First the link to this week’s complete list as HTML and as PDF.
Compared to what was reasonably to be expected, the effect reported by Besbris et al. is tiny. Rather than stressing it, their title had better indicated, that the widely held expectation is as good as refuted. They completely fail to tell us what the error bars in their figure 2 are supposed to mean. Standard deviation, standard error, range, quartiles – we’re not supposed to know. Neither do they discuss the appropriateness of symmetric error bars for a distribution that is way off Gaussian and nearly if not exactly Poisson. That said in nearly all of the cases the smaller error bar fits nearly completely inside the bigger one, and one of the three exceptions is the wrong way round.
The second question they completely ignore is what their result means. Newish mobile phones are more or less the most stolen objects around. At a rough guess about half of those on offer on the used market derive from theft or robbery. While the trusting buyer faces no prosecution, you can’t acquire ownership of stolen goods, so if found out he’ll lose it with little chance of getting his money back. These are sound rational grounds far from unfounded prejudice. So if this non-result proves anything by its absence, then it’s probably this, that prospective buyers actually prefer units they expect to be stolen, possibly expecting to get a better price.
In the title of Dasgupta et al. it’s “female peers”, i.e. the presence of other women vs. being alone among men, which sounds altogether reasonable. Progressing to the abstract we’re told, that even parity won’t hack it, an outright female majority is needed. This already smacks strongly of preferment and getting an easy life. Going on to the methods we find that all that was tested was enjoyment and quantitative amount of talk, not results. Academic success and achievement was not even looked at at all. What we need are competent, highly trained engineers regardless of sex, not women dressing up in white coats and trying to order men on the assembly floor around. The question how best to get them and how to get the best out of them was not even asked.
Normally the study by McCunney et al. would hardly warrant a second glance, were it not for the powerful renewals lobby touting it as the definite proof of wind turbines bearing no health risk whatsoever. It is nothing of the sort. All it shows is, that while there are detailed and thorough investigations of every imaginable and imagined hazard on earth, like road and aircraft noise, nuclear plants, and high voltage lines, nothing so far has been done for wind turbines at all. In the discussion part of their abstract the authors themselves list all the things that could and should have been done but weren’t.

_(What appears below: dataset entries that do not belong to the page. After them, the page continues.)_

**config.mk**
```make
export PLATFORM = sky130hd
export DESIGN_NAME = tile_ctrl_top
export DESIGN_NICKNAME = d
export VERILOG_FILES = /design/src/hw/domain_ctrl_pkg.sv /design/src/hw/reg_bus_pkg.sv /design/src/hw/tile_ctrl_top.sv /design/src/hw/soc_ctrl_regs.sv /design/src/hw/domain_ctrl_reg.sv /design/src/hw/reg_apb_bridge.sv
export VERILOG_INCLUDE_DIRS = /design/src /design/src/include
export SDC_FILE = /design/constraint.sdc
export NUM_CORES = 1
export LEC_CHECK = 0
export BUFFER_PORTS_ARGS = -buffer_cell sky130_fd_sc_hd__buf_2
export CORE_ASPECT_RATIO = 0.9
export CORE_MARGIN = 5
export CORE_UTILIZATION = 50
export CTS_CLUSTER_DIAMETER = 40
export DETAILED_ROUTE_END_ITERATION = 7
export PLACE_DENSITY = 0.84
export SLEW_MARGIN = 20
export SYNTH_ARGS = -nofsm -noshare
export SYNTH_HDL_FRONTEND = slang
export SYNTH_SLANG_ARGS = --single-unit
```
**constraint.sdc**
```tcl
create_clock -name clk_i -period 9.1 [get_ports clk_i]
set_clock_uncertainty 0.15 [all_clocks]
set_input_delay 1.82 -clock clk_i [delete_from_list [all_inputs] [get_ports clk_i]]
set_output_delay 1.82 -clock clk_i [all_outputs]
set_load 0.03 [all_outputs]
```
**src/include/tile_ctrl_settings.svh**
```systemverilog
// Tile control settings
// Bus widths, domain counts, register map and the error read pattern
// shared by the packages and the control-register RTL

`ifndef TILE_CTRL_SETTINGS_SVH
`define TILE_CTRL_SETTINGS_SVH

// Register and APB bus widths
`define TC_ADDR_WIDTH 32
`define TC_DATA_WIDTH 32
`define TC_STRB_WIDTH 4

// Neighbour domain counts
`define TC_NUM_CLUSTERS 4
`define TC_NUM_MEM_TILES 4

// Register byte offsets
`define TC_OFS_CLUSTER_RST    32'h0000_0000
`define TC_OFS_CLUSTER_CLK_EN 32'h0000_0004
`define TC_OFS_MEM_RST        32'h0000_0008
`define TC_OFS_MEM_CLK_EN     32'h0000_000C
`define TC_OFS_SPU_RST        32'h0000_0010
`define TC_OFS_SPU_CLK_EN     32'h0000_0014

// Read data for an unmapped address
`define TC_ERR_DATA 32'hCA11AB1E

`endif
```
**src/hw/domain_ctrl_pkg.sv**
```systemverilog
// Domain control types
// Reset and clock-enable fields for the compute clusters, the memory
// tiles and the signal-processing unit

`default_nettype none

`include "tile_ctrl_settings.svh"

package domain_ctrl_pkg;

  // rst_n is active low, so a cleared field holds the domain in reset

  typedef struct packed {
    logic [`TC_NUM_CLUSTERS-1:0] rst_n;
    logic [`TC_NUM_CLUSTERS-1:0] clk_en;
  } cluster_ctrl_t;

  typedef struct packed {
    logic [`TC_NUM_MEM_TILES-1:0] rst_n;
    logic [`TC_NUM_MEM_TILES-1:0] clk_en;
  } mem_tile_ctrl_t;

  // Single signal-processing unit
  typedef struct packed {
    logic rst_n;
    logic clk_en;
  } spu_ctrl_t;

endpackage

`default_nettype wire

```
**src/hw/reg_bus_pkg.sv**
```systemverilog
// Register bus types
// Request and response structs for the register interface and the APB
// link between the bridge and the control-register block

`default_nettype none

`include "tile_ctrl_settings.svh"

package reg_bus_pkg;

  ////////////////////////////////////////
  // Register interface
  ////////////////////////////////////////

  typedef struct packed {
    logic [`TC_ADDR_WIDTH-1:0] addr;
    logic                      write;
    logic [`TC_DATA_WIDTH-1:0] wdata;
    logic [`TC_STRB_WIDTH-1:0] wstrb;
    logic                      valid;
  } reg_req_t;

  // Ready is a one-cycle pulse carrying rdata and error
  typedef struct packed {
    logic [`TC_DATA_WIDTH-1:0] rdata;
    logic                      error;
    logic                      ready;
  } reg_rsp_t;

  ////////////////////////////////////////
  // APB
  ////////////////////////////////////////

  typedef struct packed {
    logic [`TC_ADDR_WIDTH-1:0] paddr;
    logic                      psel;
    logic                      penable;
    logic                      pwrite;
    logic [`TC_DATA_WIDTH-1:0] pwdata;
    logic [`TC_STRB_WIDTH-1:0] pstrb;
  } apb_req_t;

  // No pready since the slave never inserts wait states
  typedef struct packed {
    logic [`TC_DATA_WIDTH-1:0] prdata;
    logic                      pslverr;
  } apb_rsp_t;

endpackage

`default_nettype wire

```
**src/hw/tile_ctrl_top.sv**
```systemverilog
// Tile control-register path
// Register requests pass through the APB bridge into the control
// registers, whose fields drive the domain reset and clock enables

`timescale 1ns/100ps
`default_nettype none

`include "tile_ctrl_settings.svh"

module tile_ctrl_top (
  input  wire logic                         clk_i,
  input  wire logic                         reset_i,
  input  wire reg_bus_pkg::reg_req_t        reg_req_i,
  output reg_bus_pkg::reg_rsp_t             reg_rsp_o,
  output logic [`TC_NUM_CLUSTERS-1:0]       cluster_rst_n_o,
  output logic [`TC_NUM_CLUSTERS-1:0]       cluster_clk_en_o,
  output logic [`TC_NUM_MEM_TILES-1:0]      mem_tile_rst_n_o,
  output logic [`TC_NUM_MEM_TILES-1:0]      mem_tile_clk_en_o,
  output logic                              spu_rst_n_o,
  output logic                              spu_clk_en_o
);

  import reg_bus_pkg::*;
  import domain_ctrl_pkg::*;

  apb_req_t       apb_req;
  apb_rsp_t       apb_rsp;
  cluster_ctrl_t  cluster;
  mem_tile_ctrl_t mem_tile;
  spu_ctrl_t      spu;

  reg_apb_bridge reg_apb_bridge_inst (
    .clk_i    (clk_i),
    .reset_i  (reset_i),
    .reg_req_i(reg_req_i),
    .reg_rsp_o(reg_rsp_o),
    .apb_req_o(apb_req),
    .apb_rsp_i(apb_rsp)
  );

  soc_ctrl_regs soc_ctrl_regs_inst (
    .clk_i     (clk_i),
    .reset_i   (reset_i),
    .apb_req_i (apb_req),
    .apb_rsp_o (apb_rsp),
    .cluster_o (cluster),
    .mem_tile_o(mem_tile),
    .spu_o     (spu)
  );

  // Domain control fan-out
  assign cluster_rst_n_o   = cluster.rst_n;
  assign cluster_clk_en_o  = cluster.clk_en;
  assign mem_tile_rst_n_o  = mem_tile.rst_n;
  assign mem_tile_clk_en_o = mem_tile.clk_en;
  assign spu_rst_n_o       = spu.rst_n;
  assign spu_clk_en_o      = spu.clk_en;

endmodule

`default_nettype wire

```
**src/hw/soc_ctrl_regs.sv**
```systemverilog
// Tile control registers
// APB slave with the reset and clock-enable registers of the clusters,
// memory tiles and signal-processing unit; unmapped offsets answer
// with an error and a fixed pattern

`timescale 1ns/100ps
`default_nettype none

`include "tile_ctrl_settings.svh"

module soc_ctrl_regs (
  input  wire logic                        clk_i,
  input  wire logic                        reset_i,
  input  wire reg_bus_pkg::apb_req_t       apb_req_i,
  output reg_bus_pkg::apb_rsp_t            apb_rsp_o,
  output domain_ctrl_pkg::cluster_ctrl_t   cluster_o,
  output domain_ctrl_pkg::mem_tile_ctrl_t  mem_tile_o,
  output domain_ctrl_pkg::spu_ctrl_t       spu_o
);

  import domain_ctrl_pkg::*;

  logic                      access;
  logic                      wr_access;
  logic                      mapped;
  logic [`TC_DATA_WIDTH-1:0] rdata;

  logic cluster_rst_hit;
  logic cluster_clk_en_hit;
  logic mem_rst_hit;
  logic mem_clk_en_hit;
  logic spu_rst_hit;
  logic spu_clk_en_hit;

  ////////////////////////////////////////
  // Address decode and read data
  ////////////////////////////////////////

  assign access    = apb_req_i.psel && apb_req_i.penable;
  assign wr_access = access && apb_req_i.pwrite;

  always_comb begin
    cluster_rst_hit    = 1'b0;
    cluster_clk_en_hit = 1'b0;
    mem_rst_hit        = 1'b0;
    mem_clk_en_hit     = 1'b0;
    spu_rst_hit        = 1'b0;
    spu_clk_en_hit     = 1'b0;
    mapped             = 1'b1;
    rdata              = '0;
    case (apb_req_i.paddr)
      `TC_OFS_CLUSTER_RST: begin
        cluster_rst_hit                  = 1'b1;
        rdata[`TC_NUM_CLUSTERS-1:0]      = cluster_o.rst_n;
      end
      `TC_OFS_CLUSTER_CLK_EN: begin
        cluster_clk_en_hit               = 1'b1;
        rdata[`TC_NUM_CLUSTERS-1:0]      = cluster_o.clk_en;
      end
      `TC_OFS_MEM_RST: begin
        mem_rst_hit                      = 1'b1;
        rdata[`TC_NUM_MEM_TILES-1:0]     = mem_tile_o.rst_n;
      end
      `TC_OFS_MEM_CLK_EN: begin
        mem_clk_en_hit                   = 1'b1;
        rdata[`TC_NUM_MEM_TILES-1:0]     = mem_tile_o.clk_en;
      end
      `TC_OFS_SPU_RST: begin
        spu_rst_hit = 1'b1;
        rdata[0]    = spu_o.rst_n;
      end
      `TC_OFS_SPU_CLK_EN: begin
        spu_clk_en_hit = 1'b1;
        rdata[0]       = spu_o.clk_en;
      end
      default: begin
        // Error slave behaviour
        mapped = 1'b0;
        rdata  = `TC_ERR_DATA;
      end
    endcase
  end

  assign apb_rsp_o.prdata  = rdata;
  assign apb_rsp_o.pslverr = access && !mapped;

  ////////////////////////////////////////
  // Domain registers
  ////////////////////////////////////////

  domain_ctrl_reg #(
    .ctrl_t(cluster_ctrl_t)
  ) cluster_reg_inst (
    .clk_i      (clk_i),
    .reset_i    (reset_i),
    .rst_we_i   (wr_access && cluster_rst_hit),
    .clk_en_we_i(wr_access && cluster_clk_en_hit),
    .wdata_i    (apb_req_i.pwdata),
    .wstrb_i    (apb_req_i.pstrb),
    .ctrl_o     (cluster_o)
  );

  domain_ctrl_reg #(
    .ctrl_t(mem_tile_ctrl_t)
  ) mem_tile_reg_inst (
    .clk_i      (clk_i),
    .reset_i    (reset_i),
    .rst_we_i   (wr_access && mem_rst_hit),
    .clk_en_we_i(wr_access && mem_clk_en_hit),
    .wdata_i    (apb_req_i.pwdata),
    .wstrb_i    (apb_req_i.pstrb),
    .ctrl_o     (mem_tile_o)
  );

  domain_ctrl_reg #(
    .ctrl_t(spu_ctrl_t)
  ) spu_reg_inst (
    .clk_i      (clk_i),
    .reset_i    (reset_i),
    .rst_we_i   (wr_access && spu_rst_hit),
    .clk_en_we_i(wr_access && spu_clk_en_hit),
    .wdata_i    (apb_req_i.pwdata),
    .wstrb_i    (apb_req_i.pstrb),
    .ctrl_o     (spu_o)
  );

endmodule

`default_nettype wire

```
**src/hw/domain_ctrl_reg.sv**
```systemverilog
// Domain control register pair
// Holds the reset and clock-enable fields of one domain group, field
// width taken from the control type, written bytewise under strobes

`timescale 1ns/100ps
`default_nettype none

`include "tile_ctrl_settings.svh"

module domain_ctrl_reg #(
  parameter type ctrl_t = domain_ctrl_pkg::spu_ctrl_t
) (
  input  wire logic                      clk_i,
  input  wire logic                      reset_i,
  input  wire logic                      rst_we_i,
  input  wire logic                      clk_en_we_i,
  input  wire logic [`TC_DATA_WIDTH-1:0] wdata_i,
  input  wire logic [`TC_STRB_WIDTH-1:0] wstrb_i,
  output ctrl_t                          ctrl_o
);

  // Both fields share one width
  localparam int unsigned field_w = $bits(ctrl_t) / 2;

  ctrl_t              ctrl_q;
  logic [field_w-1:0] rst_n_d;
  logic [field_w-1:0] clk_en_d;

  always_comb begin
    rst_n_d  = ctrl_q.rst_n;
    clk_en_d = ctrl_q.clk_en;
    for (int i = 0; i < field_w; i++) begin
      // Bit i lives in byte i/8
      if (wstrb_i[i/8]) begin
        if (rst_we_i) begin
          rst_n_d[i] = wdata_i[i];
        end
        if (clk_en_we_i) begin
          clk_en_d[i] = wdata_i[i];
        end
      end
    end
  end

  // Cleared state keeps the domains in reset with clocks gated
  always_ff @(posedge clk_i) begin
    if (reset_i) begin
      ctrl_q <= '0;
    end else begin
      ctrl_q.rst_n  <= rst_n_d;
      ctrl_q.clk_en <= clk_en_d;
    end
  end

  assign ctrl_o = ctrl_q;

endmodule

`default_nettype wire

```
**src/hw/reg_apb_bridge.sv**
```systemverilog
// Register-interface to APB bridge
// Turns one register request into an APB setup and access phase and
// returns the slave's answer as a single-cycle ready pulse

`timescale 1ns/100ps
`default_nettype none

`include "tile_ctrl_settings.svh"

module reg_apb_bridge (
  input  wire logic                  clk_i,
  input  wire logic                  reset_i,
  input  wire reg_bus_pkg::reg_req_t reg_req_i,
  output reg_bus_pkg::reg_rsp_t      reg_rsp_o,
  output reg_bus_pkg::apb_req_t      apb_req_o,
  input  wire reg_bus_pkg::apb_rsp_t apb_rsp_i
);

  typedef enum logic [1:0] {
    st_idle,
    st_setup,
    st_access
  } state_e;

  state_e state_q;
  state_e state_d;

  logic                      accept;
  logic [`TC_ADDR_WIDTH-1:0] paddr_q;
  logic                      pwrite_q;
  logic [`TC_DATA_WIDTH-1:0] pwdata_q;
  logic [`TC_STRB_WIDTH-1:0] pstrb_q;

  ////////////////////////////////////////
  // State machine
  ////////////////////////////////////////

  // New request is taken only from idle, otherwise it waits
  assign accept = (state_q == st_idle) && reg_req_i.valid;

  always_comb begin
    state_d = state_q;
    case (state_q)
      st_idle: begin
        if (accept) begin
          state_d = st_setup;
        end
      end
      st_setup: begin
        state_d = st_access;
      end
      st_access: begin
        // Slave always completes in the access cycle
        state_d = st_idle;
      end
      default: begin
        state_d = st_idle;
      end
    endcase
  end

  always_ff @(posedge clk_i) begin
    if (reset_i) begin
      state_q <= st_idle;
    end else begin
      state_q <= state_d;
    end
  end

  ////////////////////////////////////////
  // Request capture
  ////////////////////////////////////////

  always_ff @(posedge clk_i) begin
    if (accept) begin
      paddr_q  <= reg_req_i.addr;
      pwrite_q <= reg_req_i.write;
      pwdata_q <= reg_req_i.wdata;
      pstrb_q  <= reg_req_i.wstrb;
    end
  end

  ////////////////////////////////////////
  // APB and response outputs
  ////////////////////////////////////////

  assign apb_req_o.paddr   = paddr_q;
  assign apb_req_o.psel    = (state_q != st_idle);
  assign apb_req_o.penable = (state_q == st_access);
  assign apb_req_o.pwrite  = pwrite_q;
  assign apb_req_o.pwdata  = pwdata_q;
  assign apb_req_o.pstrb   = pstrb_q;

  // Slave answer is passed straight through with the ready pulse
  assign reg_rsp_o.rdata = apb_rsp_i.prdata;
  assign reg_rsp_o.error = apb_rsp_i.pslverr;
  assign reg_rsp_o.ready = (state_q == st_access);

endmodule

`default_nettype wire

```
==> impl_metrics.tcl <==
set metrics [dict create \
    use_met1 0.186 \
    postSynthAreaPerCell_um2 14.0 \
    gr-total-overflow 0 \
    cts.sinks 58 \
    top_usage_layer "met2" \
    synth_compound_area_frac 0.00629 \
    routed_wl_mm 4.85 \
    use_met3 0.0618 \
    postCtsSetupBuffers 0 \
    worstPathRequired_ns 7.13 \
    hpwl_mm 3.61 \
    synth_seq_cells 58 \
    initial_core_util 0.525 \
    cp-end-kind "output port" \
    io_pins 124 \
    cts-hold-fix-buffers 0 \
    numCtsBuffers 9 \
    die-area_um2 6720 \
    r2r-end "soc_ctrl_regs_inst.cluster_reg_inst.ctrl_o[5]" \
    period_needed_ns 4.23 \
    critPathArrivalTime_ns 2.26 \
    cts_tree "yes" \
    period_share 0.465 \
    clk_pin_slew_ns 0.07 \
    fin_tns_setup_ns 0 \
    critPathLaunchType "register" \
    drc 0 \
    final_antenna_net_count 0 \
    grt_usage 0.156 \
    drt_first_pass_iters 4 \
    holdWs_ns 0.338 \
    die_y_um 78.2 \
    routabilityCongestion 0.772 \
    fin_ws_ns 4.87 \
    slew_violations 0 \
    hold_violations 0 \
    synthMuxAreaShare 0.108 \
    fmax_ghz 0.236 \
    postSynthCellCount 185 \
    grt_pass1_wl_mm 7.87 \
    cts_root_buf "clkbuf_8" \
    rows 24 \
    critical_path.max_fanout 12 \
    layout_common_cells "76 x buf_2, 38 x edfxtp_1, 21 x nand2b_1, 20 x dfxtp_1, 19 x mux2i_1" \
    synthTopCellsByArea "edfxtp_1 44%, dfxtp_1 15%, buf_4 8.7%, mux2i_1 7.4%, nand2b_1 5.1%" \
    synthFlopType "edfxtp_1" \
    antenna_found_initial 0 \
    pre_cts_ws_ns 5.21 \
    synthSimpleGateAreaFrac 0.188 \
    rsz0062_at_grt "no" \
    grt_pass1_vias 1556 \
    port_buffers 76 \
    synthAdderAreaFrac 0 \
    finalSetupViolCount 0 \
    drive_gt1_frac 0.417 \
    synth-edff-count 38 \
    core_area_um2 4920 \
    netlist_area_um2 2590 \
    nets 326 \
    synth-xor-area-share 0 \
    drt_iter0_drc 85 \
    hold_start "soc_ctrl_regs_inst.mem_tile_reg_inst.ctrl_o[7]" \
    drv_cap 0 \
    synth_cell_types 28 \
    hold_class "register to register" \
    powerDensity_nw_per_um2 192 \
    r2r_slack_ns 7.04 \
    ir_drop_v 0.000107 \
    synth-seq-area-share 0.596 \
    reg2reg_from "reg_apb_bridge_inst.paddr_q[25]" \
    diodes 0 \
    grt_start_max_net_pins 40 \
    min_delay_worst_endpoint "soc_ctrl_regs_inst.mem_tile_reg_inst.ctrl_o[7]" \
    die_w_um 85.8 \
    cts_resized 0 \
    synth_top_family_by_area "simple AND/OR/NAND/NOR gates" \
    routedWlPerCell_um 15.0 \
    outcome "finished, final reports clean" \
    clk_latency_ns 0.33 \
    syn_to_final_growth_pct 19.1 \
    htreeDepth 3 \
    worstSetupPathType "register to output port" \
    power.leakage_nw 1.30 \
    nFillCells 403 \
    vias 1572 \
    drt-vias-per-instance 4.85 \
    yosysTopAreaCellShare 0.441 \
    final_common_cell "buf_2" \
    synthArstFlopShare 0 \
    use_met2 0.255 \
    synth_area_leader_cell "edfxtp_1" \
    synth_warnings 0 \
    min_path_cells 2 \
    cts.path.max_buffers 2 \
    reg2reg_depth 4 \
]
## worst max-delay path, stage by stage, from the launching register on
cell and delay (ns):
edfxtp_1 0.36, nor4_1 0.46, nand4_1 0.18, nor2_1 0.40
nand2_1 0.28, buf_2 0.25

So all they do have is a bunch of questionnaires about how annoying the turbines are to their neighbours and whether they believe their sleep to be impaired. While the lack of research is hardly the fault of the authors of a meta study, some other shortcomings are. Even though infrasound and low-frequency sound is shown to be below the audible level, health effects can’t be excluded. Their figure 5 shows the permanent round the clock noise level at the lowest frequencies from a turbine 1 km distant to equal the noise peak from a lorry passing just 30 m away. Extrapolating to infrasound the two curves will probably even cross. They also cite safety levels for occupational exposure but fail to mention that permanent round the clock limits for the general population tend to be set orders of magnitude below those.
So while I personally don’t believe there to be a risk and consider current regulation to be adequate, the question is far from settled and certainly warrants an investigation, that by now is long overdue.
Shipman already was part of last week’s list, but now that I’ve read her, I can add a comment. Unfortunately the promise of the title is not upheld in the results, but I can empathise with Shipman’s dilemma, having experienced something similar myself. You have a wonderful hypothesis, everything fits together, it explains a lot, and you begin to write it up. When about three quarters finished, your key conclusion turns out to be wrong. What to do? Throw it all out or rewrite to salvage as much as possible? Shipman chose the latter and a good thing too because here we have both the definitive review of Neanderthal demise encompassing all the latest research and a new hypothesis about modern humans cooperating with dogs and becoming in effect a hybrid hyper-hunter displacing all others. Unfortunately the Neanderthal demise and the wolf domestication are separated by several thousand years, so the latter can have played no part in the former, which would have been a result for the headlines.